Homeric Durability: Telling Time in the Iliad

  Garcia, Lorenzo F., Jr. 2013. Homeric Durability: Telling Time in the Iliad. Hellenic Studies Series 58. Washington, DC: Center for Hellenic Studies. http://nrs.harvard.edu/urn-3:hul.ebook:CHS_GarciaL.Homeric_Durability_Telling_Time_in_the_Iliad.2013.

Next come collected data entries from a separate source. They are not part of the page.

### design/flow/design.v
module MAC_5 # (
  parameter integer  FEAT_WIDTH                   = 8,
  parameter integer  WGT_WIDTH                    = 8,
  parameter integer  PE_OUT_WIDTH               = 16
)(
  input                                  clk,acc,
  input   [FEAT_WIDTH-1:0]              _a0,_a1,_a2,_a3,_a4,
  input   [WGT_WIDTH-1:0]               _b0,_b1,_b2,_b3,_b4,
  input   [FEAT_WIDTH-1:0]              _c1,  
  output  reg   [PE_OUT_WIDTH-1:0]       sum_out
);
always @ (posedge clk)
	begin
        if (acc)begin
	        sum_out <= _a0*_b0+_a1*_b1+_a2*_b2+_a3*_b3+_a4*_b4+sum_out;
		end else begin
            sum_out <= _a0*_b0+_a1*_b1+_a2*_b2+_a3*_b3+_a4*_b4;
        end
	end
endmodule
==> flow/design.v <==
module async_fifo #(
    parameter DATA_WIDTH = 8,
    parameter ADDR_WIDTH = 4
)(
    input wire wr_clk,            
    input wire rd_clk,            
    input wire wr_rst_n,          
    input wire rd_rst_n,          
    input wire wr_en,             
    input wire rd_en,             
    input wire [DATA_WIDTH-1:0] wr_data,  
    output reg [DATA_WIDTH-1:0] rd_data,  
    output wire fifo_full,        
    output wire fifo_empty        
);
    localparam FIFO_DEPTH = 1 << ADDR_WIDTH;
    reg [DATA_WIDTH-1:0] fifo_mem [0:FIFO_DEPTH-1];
    reg [ADDR_WIDTH:0] wr_ptr_bin = 0;
    reg [ADDR_WIDTH:0] wr_ptr_gray = 0;
    reg [ADDR_WIDTH:0] wr_ptr_gray_sync1 = 0;
    reg [ADDR_WIDTH:0] wr_ptr_gray_sync2 = 0;
    reg [ADDR_WIDTH:0] rd_ptr_bin = 0;
    reg [ADDR_WIDTH:0] rd_ptr_gray = 0;
    reg [ADDR_WIDTH:0] rd_ptr_gray_sync1 = 0;
    reg [ADDR_WIDTH:0] rd_ptr_gray_sync2 = 0;
    always @(posedge rd_clk or negedge rd_rst_n) begin
        if (!rd_rst_n) begin
            wr_ptr_gray_sync1 <= 0;
            wr_ptr_gray_sync2 <= 0;
        end else begin
            wr_ptr_gray_sync1 <= wr_ptr_gray;
            wr_ptr_gray_sync2 <= wr_ptr_gray_sync1;
        end
    end
    always @(posedge wr_clk or negedge wr_rst_n) begin
        if (!wr_rst_n) begin
            rd_ptr_gray_sync1 <= 0;
            rd_ptr_gray_sync2 <= 0;
        end else begin
            rd_ptr_gray_sync1 <= rd_ptr_gray;
            rd_ptr_gray_sync2 <= rd_ptr_gray_sync1;
        end
    end
    function [ADDR_WIDTH:0] bin2gray(input [ADDR_WIDTH:0] bin);
        bin2gray = bin ^ (bin >> 1);
    endfunction
    function [ADDR_WIDTH:0] gray2bin(input [ADDR_WIDTH:0] gray);
        integer i;
        begin
            gray2bin[ADDR_WIDTH] = gray[ADDR_WIDTH];
            for (i = ADDR_WIDTH-1; i >= 0; i = i - 1)
                gray2bin[i] = gray2bin[i+1] ^ gray[i];
        end
    endfunction
    always @(posedge wr_clk or negedge wr_rst_n) begin
        if (!wr_rst_n) 
          begin
            wr_ptr_bin <= 0;
            wr_ptr_gray <= 0;
        end 
      else if (wr_en && !fifo_full) 
        begin
            fifo_mem[wr_ptr_bin[ADDR_WIDTH-1:0]] <= wr_data;
            wr_ptr_bin <= wr_ptr_bin + 1;
            wr_ptr_gray <= bin2gray(wr_ptr_bin + 1);
        end
    end
    always @(posedge rd_clk or negedge rd_rst_n) begin
      if (!rd_rst_n) 
        begin
            rd_ptr_bin <= 0;
            rd_ptr_gray <= 0;
            rd_data <= 0;
        end 
      else if (rd_en && !fifo_empty) 
        begin
            rd_data <= fifo_mem[rd_ptr_bin[ADDR_WIDTH-1:0]];
            rd_ptr_bin <= rd_ptr_bin + 1;
            rd_ptr_gray <= bin2gray(rd_ptr_bin + 1);
        end
    end
    assign fifo_full = (wr_ptr_gray == {~rd_ptr_gray_sync2[ADDR_WIDTH:ADDR_WIDTH-1], rd_ptr_gray_sync2[ADDR_WIDTH-2:0]});
    assign fifo_empty = (rd_ptr_gray == wr_ptr_gray_sync2);
endmodule
==> flow/run.sh <==
#!/bin/bash
# OpenROAD 26Q1-2900-gdf79404cd8, Yosys 0.63+post, stock flow scripts
make -C /OpenROAD-flow-scripts/flow DESIGN_CONFIG=/design/flow/config.mk WORK_HOME=/design/flow/orfs finish
==> flow/config.mk <==
export PLATFORM = sky130hd
export DESIGN_NAME = async_fifo
export DESIGN_NICKNAME = async_fifo
export VERILOG_FILES = /design/flow/design.v
export SDC_FILE = /design/flow/constraint.sdc
export NUM_CORES = 4
export LEC_CHECK = 1
export CORE_UTILIZATION = 30
==> flow/constraint.sdc <==
current_design async_fifo

set clk_period 5.8
set clk_io_pct 0.2

create_clock -name clk0 -period $clk_period [get_ports {rd_clk}]
create_clock -name clk1 -period $clk_period [get_ports {wr_clk}]

set non_clock_inputs [all_inputs -no_clocks]
set_input_delay [expr $clk_period * $clk_io_pct] -clock clk0 $non_clock_inputs
set_output_delay [expr $clk_period * $clk_io_pct] -clock clk0 [all_outputs]
==> run summary <==
yosys + openroad results -> share of the synthesized area in the top cell type=0.551, total power=4.24 mW, first-pass GRT wire length=23800 um, Startpoint Class=flop, chip width=154 um, FP Rows=55, Synth mux share=0.0309, largest net degree at the start of global routing=41, Pre-Place Util=0.307, Post-synth ARST share=0.264, Clock transition at path regs=70 ps, Synth Area per Inst=15.4 um2, Hold Worst Slack=306 ps, YS chip area=6980 um2, Syn Std Cell Area=6980 um2, crit path max fanout=4, Setup CP Type=reg2out, setup TNS=0 ps, Post-DP HPWL=9820 um, area fraction in full adders, half adders and majority gates=0.0143, Worst Path Required=4640 ps, total die size=23900 um2, ANT nets after route=0, Post-synth regs=174, final hold violations=0, TritonRoute pass-1 iters=5, Synth Instances=452, worst path bufs/invs=1, vias in the first global route=4229, Clock Skew=8.40 ps, Synth area leaders=edfxtp_1 (55%), dfrtp_1 (17%), xor2_1 (2.1%), Total GRT Usage=0.140, Core Region=22700 um2, Layout fillers=2102, CP Cell Sequence=xnor2_1 -> nor4_1 -> clkdlybuf4s50_1, final instance area=8100 um2, PortBufs=22, share of cells above drive strength 1=0.143, Final Non-Filler Cells=782, Pwr Density=524 nW/um2, post-cts gate resize count=0, area fraction in xor and xnor cells=0.0389, grt ovf=0, slowest stage delay, CP=550 ps, Clock Sinks=174, routability congestion estimate=0.866, Worst Setup Slack, final=2640 ps, OpenROAD warnings=32, LEAKAGE=2.82 nW, I/O pin count=24, DP Worst Slack=2410 ps, post-DR wirelength/cell=19.2 um, DR iter-0 viols=243, top_reg_cell synth=edfxtp_1, measured slew at the worst slew-check pin=878 ps, via count=3945, main logic family after synthesis=AND-OR/OR-AND gates, initial antenna violation count=0, dpl cells=746, worst hold path type=reg2reg, crit-path leading delay family=buffers and inverters, Slew Limit Fails=0, top cells by count=edfxtp_1 (128), dfrtp_1 (46), nand2_1 (34), synthesis-to-finish area growth=16.1%, yosys warns=2, Max-cap violations=0, Worst Path Arrival=2000 ps, cell taking the most area after synthesis=edfxtp_1, final setup fails=0, CP max-delay cell=clkdlybuf4s50_1, aoi/oai-family share of the synthesized area=0.108, post-detailed-routing wire length=15000 um, Via density=5.04, worst vdd ir=0.214 mV, fin util=0.357, RSZ-0062 raised after global routing=false, Cell variety after synth=50, post-synthesis sequential area ratio=0.716, die y size=154 um, ys cells=452, status=finished clean, diode count=0, most frequent cell after synthesis=edfxtp_1, post-CTS setup buffers=0, EDFF count, synth=128, cts hold-fix bufs=0, Max-Slew Margin vs Limit=0.415, DRC errors left=0, area post-placement=7460 um2, crit path capture type=output port, yosys simple share=0.0601, TritonCTS clock tree=built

Epilogue: Homeric Durability; Concluding Remarks

Homer presents other, more stable objects—the defensive walls of the Achaeans and the Trojans as well as the various burial mounds and grave markers erected in honor of the dead. These objects are very durable, and remain in place far longer than the human bodies that built them; yet they too are temporally conditioned within the epic. The very tradition of the Iliad depends on the destruction of the Trojan wall and the sacking of the city. Though still standing at the end of the Iliad, the Trojan wall that Poseidon built ‘so that the city would be unbreakable’ (ἤτοι ἐγὼ Τρώεσσι πόλιν πέρι τεῖχος ἔδειμα | εὐρύ τε καὶ μάλα καλόν, ἵν’ ἄρρηκτος πόλις εἴη, XXI 446–447) will eventually be broken. So too {231|232} does Homer represent the eventual demise of the tombs of heroes, made to outlive their frail bodies: markers can be moved (XXI 403–406) or misinterpreted (XXIII 326–333), they can be destroyed by human hands or forces of nature (XXI 316–323, xxiv 80–84; cf. Nagy 1999:160n1, Ch. 9§16n1 ), or they can be forgotten altogether (II 811–814).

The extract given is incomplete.